A social media campaign launched last month has been seeking equality in the game, which was a hit in Japan selling 1.83 million copies and is due to be released in North American and Europe on 6 June.
In a statement Nintento of America said that the company “never intended to make any form of social commentary” with the launch of the game.
"The relationship options in the game represent a playful alternate world rather than a real-life simulation,” Nintendo said. “We hope that all of our fans will see that 'Tomodachi Life' was intended to be a whimsical and quirky game, and that we were absolutely not trying to provide social commentary."

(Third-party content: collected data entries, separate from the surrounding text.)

## config.mk

```make
export PLATFORM = sky130hd
export DESIGN_NAME = microSeq_flat
export DESIGN_NICKNAME = d
export VERILOG_FILES = /design/src/cpuPkg.sv /design/src/busCtrlIf.sv /design/src/microSeq.sv /design/src/flat_wrapper.sv
export SDC_FILE = /design/constraint.sdc
export NUM_CORES = 1
export LEC_CHECK = 0
export ABC_AREA = 1
export BUFFER_PORTS_ARGS = -buffer_cell sky130_fd_sc_hd__buf_2
export CAP_MARGIN = 20
export CORE_MARGIN = 2
export CORE_UTILIZATION = 40
export CTS_CLUSTER_SIZE = 16
export DETAILED_ROUTE_END_ITERATION = 12
export GPL_TIMING_DRIVEN = 1
export PLACE_DENSITY = 0.62
export SLEW_MARGIN = 5
export SYNTH_ARGS = -nofsm -noshare
export SYNTH_HDL_FRONTEND = slang
export SYNTH_SLANG_ARGS = --single-unit
```

## constraint.sdc

```tcl
create_clock -name clk -period 1.9 [get_ports clk]
set_input_delay 0.095 -clock clk [delete_from_list [all_inputs] [get_ports clk]]
set_output_delay 0.095 -clock clk [all_outputs]
set_load 0.05 [all_outputs]
```

## src/cpuPkg.sv

```systemverilog
package cpuPkg;

   localparam int dataWidth = 8; // Bus, register and address width
   localparam int memDepth  = 256;

   // Address-carrying opcodes take one operand byte after the opcode
   typedef enum logic [dataWidth-1:0] {
      opNop = 8'h00,
      opLda = 8'h01, // A <= mem[addr]
      opLdb = 8'h02, // B <= mem[addr]
      opSta = 8'h03, // mem[addr] <= A
      opAdd = 8'h04,
      opAdc = 8'h05, // Carry flag in
      opSub = 8'h06,
      opSbc = 8'h07, // Borrow from carry flag
      opShr = 8'h08, // Zero in at bit 7
      opRor = 8'h09, // Shift flag in at bit 7
      opOut = 8'h0A,
      opJmp = 8'h0B,
      opJz  = 8'h0C, // Taken when A is zero
      opJc  = 8'h0D, // Taken when carry set
      opHlt = 8'h0F
   } opcodeT;

   // T0 and T1 fetch, T2 executes or addresses the operand
   typedef enum logic [2:0] {
      stepT0 = 3'd0,
      stepT1 = 3'd1,
      stepT2 = 3'd2,
      stepT3 = 3'd3,
      stepT4 = 3'd4
   } stepT;

endpackage
```

## src/busCtrlIf.sv

```systemverilog
interface aluCtrlIf;
   logic doSubtract;
   logic doCarryIn;
   logic doShiftIn;
   logic assertBarE; // Sum onto bus, active low
   logic assertBarS; // Shifter onto bus, active low
   logic triggerC;
   logic triggerS;

   modport seq (output doSubtract, doCarryIn, doShiftIn, assertBarE, assertBarS,
                triggerC, triggerS);
   modport alu (input doSubtract, doCarryIn, doShiftIn, assertBarE, assertBarS,
                triggerC, triggerS);
endinterface

interface regCtrlIf;
   logic loadA;
   logic loadB;
   logic loadOut;
   logic assertBarA; // A onto bus, active low
   logic memOe;
   logic memWe;
   logic [cpuPkg::dataWidth-1:0] memAddr;

   modport seq  (output loadA, loadB, loadOut, assertBarA, memOe, memWe, memAddr);
   modport regs (input loadA, loadB, loadOut, assertBarA);
   modport mem  (input memOe, memWe, memAddr);
endinterface

```

## src/microSeq.sv

```systemverilog
module microSeq (
   input  logic                         clk,
   input  logic                         rstN,
   input  logic                         run,
   input  logic [cpuPkg::dataWidth-1:0] dbus,
   input  logic                         aIsZero,
   input  logic                         flagCarry,
   aluCtrlIf.seq                        aluCtrl,
   regCtrlIf.seq                        regCtrl,
   output logic                         halted
);

   logic [cpuPkg::dataWidth-1:0] pc;
   logic [cpuPkg::dataWidth-1:0] mar;
   cpuPkg::opcodeT               ir;
   cpuPkg::stepT                 step;
   cpuPkg::stepT                 stepNext;

   logic marFromPc;
   logic marFromBus;
   logic irLoad;
   logic pcInc;
   logic pcLoad;
   logic setHalt;

   assign regCtrl.memAddr = mar;

   always_comb begin
      aluCtrl.doSubtract = 1'b0;
      aluCtrl.doCarryIn  = 1'b0;
      aluCtrl.doShiftIn  = 1'b0;
      aluCtrl.assertBarE = 1'b1;
      aluCtrl.assertBarS = 1'b1;
      aluCtrl.triggerC   = 1'b0;
      aluCtrl.triggerS   = 1'b0;
      regCtrl.loadA      = 1'b0;
      regCtrl.loadB      = 1'b0;
      regCtrl.loadOut    = 1'b0;
      regCtrl.assertBarA = 1'b1;
      regCtrl.memOe      = 1'b0;
      regCtrl.memWe      = 1'b0;
      marFromPc  = 1'b0;
      marFromBus = 1'b0;
      irLoad     = 1'b0;
      pcInc      = 1'b0;
      pcLoad     = 1'b0;
      setHalt    = 1'b0;
      stepNext   = cpuPkg::stepT0;
      if (!halted) begin
         case (step)
            cpuPkg::stepT0: begin
               marFromPc = 1'b1;
               stepNext  = cpuPkg::stepT1;
            end
            cpuPkg::stepT1: begin // Opcode fetch
               regCtrl.memOe = 1'b1;
               irLoad        = 1'b1;
               pcInc         = 1'b1;
               stepNext      = cpuPkg::stepT2;
            end
            cpuPkg::stepT2: begin
               case (ir)
                  cpuPkg::opLda, cpuPkg::opLdb, cpuPkg::opSta,
                  cpuPkg::opJmp, cpuPkg::opJz, cpuPkg::opJc: begin
                     marFromPc = 1'b1; // Point at operand byte
                     stepNext  = cpuPkg::stepT3;
                  end
                  cpuPkg::opNop: begin
                     stepNext = cpuPkg::stepT0;
                  end
                  cpuPkg::opAdd, cpuPkg::opAdc, cpuPkg::opSub, cpuPkg::opSbc: begin
                     aluCtrl.doSubtract = (ir == cpuPkg::opSub) || (ir == cpuPkg::opSbc);
                     aluCtrl.doCarryIn  = (ir == cpuPkg::opAdc) || (ir == cpuPkg::opSbc);
                     aluCtrl.assertBarE = 1'b0;
                     aluCtrl.triggerC   = 1'b1;
                     regCtrl.loadA      = 1'b1;
                  end
                  cpuPkg::opShr, cpuPkg::opRor: begin
                     aluCtrl.doShiftIn  = (ir == cpuPkg::opRor);
                     aluCtrl.assertBarS = 1'b0;
                     aluCtrl.triggerS   = 1'b1;
                     regCtrl.loadA      = 1'b1;
                  end
                  cpuPkg::opOut: begin
                     regCtrl.assertBarA = 1'b0;
                     regCtrl.loadOut    = 1'b1;
                  end
                  default: begin
                     setHalt = 1'b1; // HLT and unknown bytes
                  end
               endcase
            end
            cpuPkg::stepT3: begin // Operand byte on the bus
               regCtrl.memOe = 1'b1;
               case (ir)
                  cpuPkg::opJmp: pcLoad = 1'b1;
                  cpuPkg::opJz:  pcLoad = aIsZero;
                  cpuPkg::opJc:  pcLoad = flagCarry;
                  default: begin
                     marFromBus = 1'b1;
                     stepNext   = cpuPkg::stepT4;
                  end
               endcase
               pcInc = !pcLoad;
            end
            cpuPkg::stepT4: begin
               case (ir)
                  cpuPkg::opLda: begin
                     regCtrl.memOe = 1'b1;
                     regCtrl.loadA = 1'b1;
                  end
                  cpuPkg::opLdb: begin
                     regCtrl.memOe = 1'b1;
                     regCtrl.loadB = 1'b1;
                  end
                  default: begin
                     regCtrl.assertBarA = 1'b0;
                     regCtrl.memWe      = 1'b1;
                  end
               endcase
            end
            default: stepNext = cpuPkg::stepT0;
         endcase
      end
   end

   always_ff @(posedge clk or negedge rstN) begin
      if (!rstN) begin
         pc     <= '0;
         mar    <= '0;
         ir     <= cpuPkg::opNop;
         step   <= cpuPkg::stepT0;
         halted <= 1'b1;
      end else if (run) begin // Restart at address 0
         pc     <= '0;
         step   <= cpuPkg::stepT0;
         halted <= 1'b0;
      end else begin
         step <= stepNext;
         if (setHalt) begin
            halted <= 1'b1;
         end
         if (marFromPc) begin
            mar <= pc;
         end else if (marFromBus) begin
            mar <= dbus;
         end
         if (irLoad) begin
            ir <= cpuPkg::opcodeT'(dbus);
         end
         if (pcLoad) begin
            pc <= dbus;
         end else if (pcInc) begin
            pc <= pc + 1'b1;
         end
      end
   end

endmodule

```

## src/flat_wrapper.sv

```systemverilog
// flat-port wrapper written by rule: the top's interface ports become plain ports
module microSeq_flat 
  (clk, rstN, run, dbus, aIsZero, flagCarry, halted, aluCtrl_doSubtract, aluCtrl_doCarryIn, aluCtrl_doShiftIn, aluCtrl_assertBarE, aluCtrl_assertBarS, aluCtrl_triggerC, aluCtrl_triggerS, regCtrl_loadA, regCtrl_loadB, regCtrl_loadOut, regCtrl_assertBarA, regCtrl_memOe, regCtrl_memWe, regCtrl_memAddr);
  aluCtrlIf aluCtrl_i ();
  regCtrlIf regCtrl_i ();
  input  logic clk;
  input  logic rstN;
  input  logic run;
  input  logic [cpuPkg::dataWidth-1:0] dbus;
  input  logic aIsZero;
  input  logic flagCarry;
  output logic halted;
  output wire logic [$bits(aluCtrl_i.doSubtract)-1:0] aluCtrl_doSubtract;
  output wire logic [$bits(aluCtrl_i.doCarryIn)-1:0] aluCtrl_doCarryIn;
  output wire logic [$bits(aluCtrl_i.doShiftIn)-1:0] aluCtrl_doShiftIn;
  output wire logic [$bits(aluCtrl_i.assertBarE)-1:0] aluCtrl_assertBarE;
  output wire logic [$bits(aluCtrl_i.assertBarS)-1:0] aluCtrl_assertBarS;
  output wire logic [$bits(aluCtrl_i.triggerC)-1:0] aluCtrl_triggerC;
  output wire logic [$bits(aluCtrl_i.triggerS)-1:0] aluCtrl_triggerS;
  output wire logic [$bits(regCtrl_i.loadA)-1:0] regCtrl_loadA;
  output wire logic [$bits(regCtrl_i.loadB)-1:0] regCtrl_loadB;
  output wire logic [$bits(regCtrl_i.loadOut)-1:0] regCtrl_loadOut;
  output wire logic [$bits(regCtrl_i.assertBarA)-1:0] regCtrl_assertBarA;
  output wire logic [$bits(regCtrl_i.memOe)-1:0] regCtrl_memOe;
  output wire logic [$bits(regCtrl_i.memWe)-1:0] regCtrl_memWe;
  output wire logic [$bits(regCtrl_i.memAddr)-1:0] regCtrl_memAddr;
  assign aluCtrl_doSubtract = aluCtrl_i.doSubtract;
  assign aluCtrl_doCarryIn = aluCtrl_i.doCarryIn;
  assign aluCtrl_doShiftIn = aluCtrl_i.doShiftIn;
  assign aluCtrl_assertBarE = aluCtrl_i.assertBarE;
  assign aluCtrl_assertBarS = aluCtrl_i.assertBarS;
  assign aluCtrl_triggerC = aluCtrl_i.triggerC;
  assign aluCtrl_triggerS = aluCtrl_i.triggerS;
  assign regCtrl_loadA = regCtrl_i.loadA;
  assign regCtrl_loadB = regCtrl_i.loadB;
  assign regCtrl_loadOut = regCtrl_i.loadOut;
  assign regCtrl_assertBarA = regCtrl_i.assertBarA;
  assign regCtrl_memOe = regCtrl_i.memOe;
  assign regCtrl_memWe = regCtrl_i.memWe;
  assign regCtrl_memAddr = regCtrl_i.memAddr;
  microSeq u_core (.clk(clk), .rstN(rstN), .run(run), .dbus(dbus), .aIsZero(aIsZero), .flagCarry(flagCarry), .aluCtrl(aluCtrl_i), .regCtrl(regCtrl_i), .halted(halted));
endmodule
```

Word-level counts from Yosys, hierarchy flattened
Cells that the tools add are included.
{"block": "totals", "reg_bits": 28, "input_bits": 13}
{"block": "classes", "add_sub_neg": 1, "eq_ne": 17, "n_mux": 70, "bitwise": 1, "reduce_logical": 18}
{"operator": "$mux W1", "n": 54}
{"operator": "$eq A8 B4 Y1 const B", "n": 6}
{"operator": "$mux W8", "n": 5}
{"operator": "$eq A8 B3 Y1 const B", "n": 4}
{"operator": "$eq A8 B2 Y1 const B", "n": 2}
{"operator": "$reduce_or A14 Y1", "n": 1}
{"operator": "$pmux W3 S4", "n": 1}
{"operator": "$reduce_or A6 Y1", "n": 2}
{"operator": "$pmux W1 S2", "n": 5}
{"operator": "$mux W3", "n": 3}
{"operator": "$add A8 B1 Y8 const B", "n": 1}
{"operator": "$eq A8 B1 Y1 const B", "n": 1}
{"operator": "$logic_not A8 Y1", "n": 1}
{"operator": "$eq A3 B2 Y1 const B", "n": 2}
{"operator": "$reduce_or A2 Y1", "n": 3}
{"operator": "$reduce_and A2 Y1", "n": 2}
{"operator": "$reduce_bool A2 Y1", "n": 2}
{"operator": "$reduce_or A4 Y1", "n": 1}
{"operator": "$eq A3 B1 Y1 const B", "n": 1}
{"operator": "$eq A3 B3 Y1 const B", "n": 1}
{"operator": "$logic_not A3 Y1", "n": 1}
{"operator": "$pmux W1 S3", "n": 1}
{"operator": "$reduce_bool A3 Y1", "n": 1}
{"operator": "$reduce_or A3 Y1", "n": 1}
{"operator": "4 further kinds", "n": 5}

Logic depth before layout (Yosys ltp)
Gate-level depths: netlist of run 1.
{"block": "logic_depth", "ltp_word": 10, "ltp_mapped": 12}

Worst setup path before layout of run 1
Ideal clock, no wire load.
{"block": "synth_timing", "path_kind": "register to output", "from": "register u_core.ir[7]", "to": "output aluCtrl_doShiftIn", "arrival_ps": 3374, "t_required_ps": 1805, "setup_slack_ps": -1569, "path_stages_with_launch": 8, "cell_sequence": "dfrtp_1 -> nor2_1 -> nand2_4 -> inv_2 -> nand2_1 -> nor3_1 -> inv_1 -> nor2_1"}
{"block": "synth_between", "elab_chain_cells": 5}
{"item": "from (decl)", "line": "microSeq.sv:15", "text": "cpuPkg::opcodeT ir;"}
{"item": "from (signal assigned)", "line": "microSeq.sv:131", "text": "ir <= cpuPkg::opNop;"}
{"item": "from (signal assigned)", "line": "microSeq.sv:149", "text": "ir <= cpuPkg::opcodeT'(dbus);"}
{"item": "$eq A8 B4 Y1, on equally long branches", "line": "microSeq.sv:62, microSeq.sv:79"}
{"item": "$reduce_or A2 Y1"}
{"item": "$mux W1 (*)", "line": "microSeq.sv:62", "text": "case (ir)"}
{"item": "$mux W1 (*)", "line": "microSeq.sv:50", "text": "case (step)"}
{"item": "$mux W1 (*)", "line": "microSeq.sv:49", "text": "if (!halted) begin"}
{"item": "to (decl)", "line": "flat_wrapper.sv:15", "text": "output wire logic [$bits(aluCtrl_i.doShiftIn)-1:0] aluCtrl_doShiftIn;"}
Every way passes the cells marked *; elsewhere a longest branch is shown, timed or not.

Worst setup path after layout of run 1
{"block": "layout_timing", "from": "register u_core.ir[3]", "to": "output regCtrl_memOe"}
{"block": "layout_between", "elab_chain_cells": 5}
{"item": "$eq A8 B1 Y1 / $eq A8 B2 Y1 (equally long branches)", "line": "microSeq.sv:107", "text": "case (ir)"}
{"item": "$reduce_or A2 Y1 (no source line) (*)"}
{"item": "$mux W1 (*)", "line": "microSeq.sv:107"}
{"item": "$pmux W1 S2 (*)", "line": "microSeq.sv:50"}
{"item": "$mux W1 (*)", "line": "microSeq.sv:49"}
{"item": "to (decl)", "line": "flat_wrapper.sv:24", "text": "output wire logic [$bits(regCtrl_i.memOe)-1:0] regCtrl_memOe;"}
Marked as above.

==> impl_table.tex, run 1 <==
\begin{tabular}{lr}
\hline
Metric & Value \\
\hline
\multicolumn{2}{l}{\textbf{Outcome}} \\
\quad Run status & finished clean \\
\multicolumn{2}{l}{\textbf{Finish}} \\
\quad Synth-to-layout area growth & 24.78\% \\
\quad Layout cells sized above 1 & 0.3755 \\
\quad Total Nets Final & 292 \\
\quad Area of all sequential standard cells & 704.4 um\^{}2 \\
\quad Count of filler cells inserted in the layout & 433 \\
\quad Post-layout instance area & 0.002325 mm\^{}2 \\
\quad Antenna Cells & 0 \\
\quad Footprint of the multi-input gates & 0.001069 mm\^{}2 \\
\multicolumn{2}{l}{\textbf{Worst setup path}} \\
\quad Critical-path maximum fanout & 5 \\
\quad Path depth of the worst reg2reg path & 9 \\
\quad Worst Setup Start Kind & register \\
\quad Data required time of the worst path & 1.80 ns \\
\quad CP Data Arrival Time & 1.76 ns \\
\quad Reg-to-reg slack, setup & 0.15 ns \\
\quad Setup crit end kind & output port \\
\quad Worst flop-to-flop path startpoint & u\_core.ir[3] \\
\quad End of the worst register-to-register path & u\_core.regCtrl.memAddr[2] \\
\quad Category of the critical setup timing path & register to output port \\
\quad Crit. Startpoint & u\_core.ir[3] \\
\quad Endpoint of the worst setup timing path & regCtrl\_memOe \\
\multicolumn{2}{l}{\textbf{Global route}} \\
\quad Maximum number of pins on one net before global-route repair & 29 \\
\quad GRT Resource Usage Total & 0.1836 \\
\quad First-pass GRT wire length & 7562 um \\
\quad Total global routing overflow & 0 \\
\quad Initial antenna violation count & 0 \\
\quad Via count of the first global-routing pass & 1,668 \\
\multicolumn{2}{l}{\textbf{Flow run}} \\
\quad Number of max-capacitance violations reported & 0 \\
\multicolumn{2}{l}{\textbf{Logic synthesis}} \\
\quad Synth Register Bits & 28 \\
\quad Largest cells by area after synthesis & sky130\_fd\_sc\_hd\_\_dfrtp\_1, sky130\_fd\_sc\_hd\_\_nand2\_1, sky130\_fd\_sc\_hd\_\_nand3\_1 \\
\quad Count of warnings emitted by yosys & 0 \\
\quad Synthesized instance count & 229 \\
\quad Most frequent cell after synthesis & sky130\_fd\_sc\_hd\_\_nand2\_1 \\
\quad Syn nets & 243 \\
\quad Synth top area share & 0.3627 \\
\quad Post-synthesis cell type count & 33 \\
\quad Fraction of the yosys area taken by sequential cells & 0.3768 \\
\quad Post-synth top area cell & sky130\_fd\_sc\_hd\_\_dfrtp\_1 \\
\quad Synth async-reset ratio & 1.000 \\
\quad Top cell types by occurrence after synthesis & sky130\_fd\_sc\_hd\_\_nand2\_1, sky130\_fd\_sc\_hd\_\_inv\_1, sky130\_fd\_sc\_hd\_\_dfrtp\_1 \\
\quad Dominant register cell in the synthesized netlist & sky130\_fd\_sc\_hd\_\_dfrtp\_1 \\
\quad Number of enable flip-flop cells after synthesis & 0 \\
\quad Cell area after technology mapping & 0.001863 mm\^{}2 \\
\quad Avg Inst Size Synth & 8.136 um\^{}2 \\
\multicolumn{2}{l}{\textbf{Place}} \\
\quad Count of buffers from port buffering & 34 \\
\quad HPWL Detailed & 3343 um \\
\quad DP Area & 0.002113 mm\^{}2 \\
\quad Placer congestion estimate & 0.8485 \\
\multicolumn{2}{l}{\textbf{Clocking}} \\
\quad TritonCTS clock tree & built \\
\quad Clock Tree Root & sky130\_fd\_sc\_hd\_\_clkbuf\_8 \\
\quad Clock insertion delay at the later pin of the skew report & 0.27 ns \\
\quad H-tree levels & 1 \\
\quad Clock slew at the register clock pins of the worst setup and hold paths & 0.09 ns \\
\quad Clock Path Buffers & 2 \\
\quad Inserted Clock Buffers & 3 \\
\quad Total clock sinks & 28 \\
\multicolumn{2}{l}{\textbf{Die}} \\
\quad Core region area & 0.004414 mm\^{}2 \\
\quad Starting utilization of the core area & 0.4221 \\
\quad I/O pins & 35 \\
\quad Die Area & 0.005219 mm\^{}2 \\
\quad Height of the chip & 72.25 um \\
\quad Die span in x & 72.25 um \\
\quad Cell row count & 24 \\
\multicolumn{2}{l}{\textbf{Power and ir drop}} \\
\quad Sequential Power Share & 0.317 \\
\quad Combinational cell fraction of total power & 0.559 \\
\quad Switching component of the power & 0.001489 W \\
\quad Clock network fraction of design power & 0.124 \\
\quad Switch share & 0.4944 \\
\quad IR Drop Worst-Case VDD & 0.7268 mV \\
\quad Power per standard cell area & 1296 mW/mm\^{}2 \\
\quad Internal power consumption & 0.001523 W \\
\quad Leak pwr & 1.206 nW \\
\multicolumn{2}{l}{\textbf{Timing}} \\
\quad Min Tclk post-route & 1.851 ns \\
\quad Worst setup skew after layout & 0.001327 ns \\
\quad Setup tns final & 0 ns \\
\quad Highest clock rate & 540.3 MHz \\
\quad RSZ-0062 raised after global routing & true \\
\quad Worst hold slack & 0.02441 ns \\
\quad Final count of negative-setup-slack endpoints & 0 \\
\quad Fin. max-slew vios & 0 \\
\quad Hold Vio Cnt, Final & 0 \\
\quad Slew at the pin closest to its max-slew limit & 0.6554 ns \\
\quad Worst max-slew margin expressed relative to the limit & 0.5631 \\
\quad Period utilization & 0.9741 \\
\multicolumn{2}{l}{\textbf{Hold path}} \\
\quad Worst min-delay path class & input port to register \\
\quad Worst Hold Depth & 2 \\
\multicolumn{2}{l}{\textbf{Route}} \\
\quad Post-DR vias/cell & 5.128 \\
\quad Count of TritonRoute iterations in the first routing pass & 4 \\
\quad Initial DRC Count & 77 \\
\quad Average routed wire per standard cell & 13.70 um \\
\quad Post-detailed-route DRC marker count & 0 \\
\quad Via Count & 1,687 \\
\quad Number of routed nets with antenna violations & 0 \\
\quad Final wirelength & 4508 um \\
\hline
\end{tabular}
-- cell families after synthesis --
kind of cell / count (synthesis) / synth area share
flip-flops: 28 / 0.3768
AO/OA/AOI/OAI: 32 / 0.1054
AND/OR/NAND/NOR: 125 / 0.4050
XOR/XNOR: 4 / 0.01881
adder cells (fa/ha/maj): 1 / 0.006715
buffers and inverters: 39 / 0.08730
-- through the flow --
step	utilization	worst slack, ns	total power, W	cells
after floorplan	-	-0.3185	0.002108	229
after global placement	0.4787	0.1900	0.002402	313
after detailed placement	0.4787	0.1742	0.002402	313
after CTS	0.4972	-0.01809	0.002803	318
after global routing	0.5266	-0.03650	0.003237	329
final	0.5266	0.04928	0.003013	329
-- sequential cells by signal (all words and copies together) (netlist names) --
signal,flops
u_core.ir,8
u_core.step,3
u_core.pc,8
u_core.halted,1
u_core.regCtrl.memAddr,8
-- placed cells by master (no fill, tap or decap), types with 2 or more instances in the layout --
cell type                   n
sky130_fd_sc_hd__nor2_1     9
sky130_fd_sc_hd__o22ai_1    2
sky130_fd_sc_hd__buf_6      2
sky130_fd_sc_hd__o211ai_2   3
sky130_fd_sc_hd__nand2_1   43
sky130_fd_sc_hd__buf_4     15
sky130_fd_sc_hd__nand3_2   10
sky130_fd_sc_hd__o21ai_1   16
sky130_fd_sc_hd__nor2_2     4
sky130_fd_sc_hd__inv_4      2
sky130_fd_sc_hd__nand2_4    4
sky130_fd_sc_hd__buf_2     30
sky130_fd_sc_hd__inv_1     31
sky130_fd_sc_hd__inv_2      2
sky130_fd_sc_hd__nand4_1    3
sky130_fd_sc_hd__nand2_8    3
sky130_fd_sc_hd__o21ai_0    2
sky130_fd_sc_hd__nand2_2    4
sky130_fd_sc_hd__a21oi_1    3
sky130_fd_sc_hd__o211ai_1   2
sky130_fd_sc_hd__clkbuf_8   4
sky130_fd_sc_hd__nand3_4    2
sky130_fd_sc_hd__dfrtp_2    2
sky130_fd_sc_hd__xor2_1     3
sky130_fd_sc_hd__nand3_1   26
sky130_fd_sc_hd__nor3_1     4
sky130_fd_sc_hd__nor2_4     8
sky130_fd_sc_hd__dfrtp_1   25
-- repair_timing --
item	CTS	global route
setup buffers	0	11
resized for setup	6	14
endpoints found under the hold margin	27	0
hold buffers	1	0
setup endpoints to repair	4	10
pin swaps	0	5
cloned	0	0
-- worst max-delay path, stage by stage, from the launching register on --
cell and delay (ns):
sky130_fd_sc_hd__dfrtp_1 0.43, sky130_fd_sc_hd__or2_4 0.28, sky130_fd_sc_hd__nor2_4 0.12, sky130_fd_sc_hd__nand2_2 0.08
sky130_fd_sc_hd__a21oi_2 0.16, sky130_fd_sc_hd__nand2_1 0.11, sky130_fd_sc_hd__o21ai_2 0.13, sky130_fd_sc_hd__buf_6 0.17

The game allows players to personalize their Nintendo avatars (known as miis) and take part in friendships and relationships on a virtual island. The title is playing on Nintendo’s handheld 3DS gaming console and encourages gamers to populate their island with the “Mii characters of family, friends or anyone else you can think of".
Tye Marini, a gay 23-year-old Nintendo fan from Arizona in the US, launched a ‘Miiquality’ campaign to protest against the exclusion of same-sex relationships in the game.
In Tomodachi Life players are encouraged to create avatars that mirror their friends and family in real life.
"I want to be able to marry my real-life fiance's Mii, but I can't do that," Mr Marini told the Associated Press. "My only options are to marry some female Mii, to change the gender of either my Mii or my fiance's Mii or to completely avoid marriage altogether and miss out on the exclusive content that comes with it."
Mr Marini noted that the inclusion of same-sex relationships was more important for Tomodachi Life as the game was intened to be a “representation of your real life”.
"You import your personalised characters into the game. You name them. You give them a personality. You give them a voice. They just can't fall in love if they're gay,” he said.
The company has previously described the title as a blend of social media and gameplay, saying "to players, the Tomodachi are alter egos of their friends and family, so their problems become serious issues for players."
Nintendo said that they had heard and “thoughtfully considered” gamers’ thoughts but that they would not change the game’s code.
"We will continue to listen and think about the feedback,” said Nintendo. We're using this as an opportunity to better understand our consumers and their expectations of us.”